Try it »
Retype each line of the listing below, word for word.

Entries provided »
▬▬▬▬▬▬▬▬▬▬

Setup of lane 1:
// sdram_controller
module sdram_controller (
        input   clk,
        input   rst,
        output  sdram_cle,
        output  sdram_cs,
        output  sdram_cas,
        output  sdram_ras,
        output  sdram_we,
        output  sdram_dqm,
        output  [1:0]  sdram_ba,
        output  [12:0] sdram_a,
        input   [31:0] sdram_dqi,
        output  [31:0] sdram_dqo,
        input   [22:0] user_addr,    
        input   rw,                  
        input   [31:0] data_in,      
        output  [31:0] data_out,     
        output  busy,                
        input   in_valid,            
        output  out_valid            
    );
Size in the first run: ~180 I/O pins, roughly 0.020 mm² of cells after synthesis.
export LEC_CHECK = 0
export ABC_AREA = 1
export CAP_MARGIN = 20
export CORE_ASPECT_RATIO = 0.87
export CORE_MARGIN = 2
export CORE_UTILIZATION = 72
export CTS_CLUSTER_DIAMETER = 191
export CTS_CLUSTER_SIZE = 71
export PLACE_DENSITY_LB_ADDON = 0.2
export SETUP_SLACK_MARGIN = 0.34
export SLEW_MARGIN = 20
export TNS_END_PERCENT = 5
create_clock -name core_clock -period 2.05 [get_ports {clk}]
run.sh (not shown) runs the stock make flow with config.mk's settings and CLKGATE_MAP_FILE=.
FAIL lane 1 @ 5_1_grt: tool exited with error
## Diff of input files: lane 2 against lane 1
Settings: TNS_END_PERCENT no longer set, was 5; CORE_ASPECT_RATIO no longer set, was 0.87; CTS_CLUSTER_DIAMETER no longer set, was 191; CORE_UTILIZATION now 60, was 72; PLACE_DENSITY_LB_ADDON no longer set, was 0.2; SETUP_SLACK_MARGIN no longer set, was 0.34; CTS_CLUSTER_SIZE no longer set, was 71; ABC_AREA no longer set, was 1; the clock period (ns, I/O delays scaled along) now 2.32, was 2.05.
Notes after the runs:
Finished, but not clean: lane 2, with negative setup slack.
Changes observed in lane 2 relative to lane 1: fraction of synthesized area in multiplexers rose 16 points, post-cts sizing count fell about 90%, overall die area rose 0.0044 mm², number of distinct library cell variants in the gate-level netlist after synthesis rose about 36%.
Last weighted congestion value of the routability-driven placer (lane 2 / lane 1): 0.813
The lower instance tally after logic synthesis of lane 2 and lane 1 is in lane 2.
Lane 1 has higher mapped cell area than lane 2.
Changes observed in lane 2 relative to lane 1: area of the core region increased 14%, number of buffers created by CTS increased 34, chip area from the yosys synthesis statistics decreased about 4%.
Input-level comparison between lane 3 and lane 2:
Settings: a change of CORE_UTILIZATION from 60 to 40; a change of the clock period (ns, I/O delays scaled along) from 2.32 to 4.2.
--- outcome ---
Lane 3: full flow OK, the timing, DRC and antenna checks passed. Lane 3 vs. lane 2: worst endpoint data arrival time went up by 0.33 ns. The run with more routed wire is lane 3, not lane 2. Lane 3 and lane 2 ended up with nearly the same amount of wire on met2 after detailed routing. Re sequential power: lane 3 and lane 2 aren't equal, and the higher value belongs to lane 2. Lane 3 vs. lane 2: iteration count of the initial detailed-routing pass has increased; placed cell count higher; area of the multi-input gates saw a decrease; cell area after placement lost 4.4%. Lane 2 → lane 3: final hold slack +0.17 ns, buffer count excluding the clock tree in the final layout went down by 158, clock share of power rose 2.2 points.


Starting RTL as in the previous note.
Settings: LEC_CHECK=0, ABC_AREA=1, CAP_MARGIN=20, CORE_MARGIN=2, CORE_UTILIZATION=72, CTS_CLUSTER_SIZE=49, GPL_TIMING_DRIVEN=1, MAX_ROUTING_LAYER=met5, PLACE_DENSITY_LB_ADDON=0.0, SETUP_SLACK_MARGIN=0.2, SLEW_MARGIN=25, TNS_END_PERCENT=5; clock period 1.79 ns.
The starting point ended with an error in clock tree synthesis (DPL-0038).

▬▬▬▬▬▬▬▬▬▬

Solution to this task »
Setup of lane 1:
// sdram_controller
module sdram_controller (
        input   clk,
        input   rst,
        output  sdram_cle,
        output  sdram_cs,
        output  sdram_cas,
        output  sdram_ras,
        output  sdram_we,
        output  sdram_dqm,
        output  [1:0]  sdram_ba,
        output  [12:0] sdram_a,
        input   [31:0] sdram_dqi,
        output  [31:0] sdram_dqo,
        input   [22:0] user_addr,    
        input   rw,                  
        input   [31:0] data_in,      
        output  [31:0] data_out,     
        output  busy,                
        input   in_valid,            
        output  out_valid            
    );
Size in the first run: ~180 I/O pins, roughly 0.020 mm² of cells after synthesis.
export LEC_CHECK = 0
export ABC_AREA = 1
export CAP_MARGIN = 20
export CORE_ASPECT_RATIO = 0.87
export CORE_MARGIN = 2
export CORE_UTILIZATION = 72
export CTS_CLUSTER_DIAMETER = 191
export CTS_CLUSTER_SIZE = 71
export PLACE_DENSITY_LB_ADDON = 0.2
export SETUP_SLACK_MARGIN = 0.34
export SLEW_MARGIN = 20
export TNS_END_PERCENT = 5
create_clock -name core_clock -period 2.05 [get_ports {clk}]
run.sh (not shown) runs the stock make flow with config.mk's settings and CLKGATE_MAP_FILE=.
FAIL lane 1 @ 5_1_grt: tool exited with error
## Diff of input files: lane 2 against lane 1
Settings: TNS_END_PERCENT no longer set, was 5; CORE_ASPECT_RATIO no longer set, was 0.87; CTS_CLUSTER_DIAMETER no longer set, was 191; CORE_UTILIZATION now 60, was 72; PLACE_DENSITY_LB_ADDON no longer set, was 0.2; SETUP_SLACK_MARGIN no longer set, was 0.34; CTS_CLUSTER_SIZE no longer set, was 71; ABC_AREA no longer set, was 1; the clock period (ns, I/O delays scaled along) now 2.32, was 2.05.
Notes after the runs:
Finished, but not clean: lane 2, with negative setup slack.
Changes observed in lane 2 relative to lane 1: fraction of synthesized area in multiplexers rose 16 points, post-cts sizing count fell about 90%, overall die area rose 0.0044 mm², number of distinct library cell variants in the gate-level netlist after synthesis rose about 36%.
Last weighted congestion value of the routability-driven placer (lane 2 / lane 1): 0.813
The lower instance tally after logic synthesis of lane 2 and lane 1 is in lane 2.
Lane 1 has higher mapped cell area than lane 2.
Changes observed in lane 2 relative to lane 1: area of the core region increased 14%, number of buffers created by CTS increased 34, chip area from the yosys synthesis statistics decreased about 4%.
Input-level comparison between lane 3 and lane 2:
Settings: a change of CORE_UTILIZATION from 60 to 40; a change of the clock period (ns, I/O delays scaled along) from 2.32 to 4.2.
--- outcome ---
Lane 3: full flow OK, the timing, DRC and antenna checks passed. Lane 3 vs. lane 2: worst endpoint data arrival time went up by 0.33 ns. The run with more routed wire is lane 3, not lane 2. Lane 3 and lane 2 ended up with nearly the same amount of wire on met2 after detailed routing. Re sequential power: lane 3 and lane 2 aren't equal, and the higher value belongs to lane 2. Lane 3 vs. lane 2: iteration count of the initial detailed-routing pass has increased; placed cell count higher; area of the multi-input gates saw a decrease; cell area after placement lost 4.4%. Lane 2 → lane 3: final hold slack +0.17 ns, buffer count excluding the clock tree in the final layout went down by 158, clock share of power rose 2.2 points.


Starting RTL as in the previous note.
Settings: LEC_CHECK=0, ABC_AREA=1, CAP_MARGIN=20, CORE_MARGIN=2, CORE_UTILIZATION=72, CTS_CLUSTER_SIZE=49, GPL_TIMING_DRIVEN=1, MAX_ROUTING_LAYER=met5, PLACE_DENSITY_LB_ADDON=0.0, SETUP_SLACK_MARGIN=0.2, SLEW_MARGIN=25, TNS_END_PERCENT=5; clock period 1.79 ns.
The starting point ended with an error in clock tree synthesis (DPL-0038).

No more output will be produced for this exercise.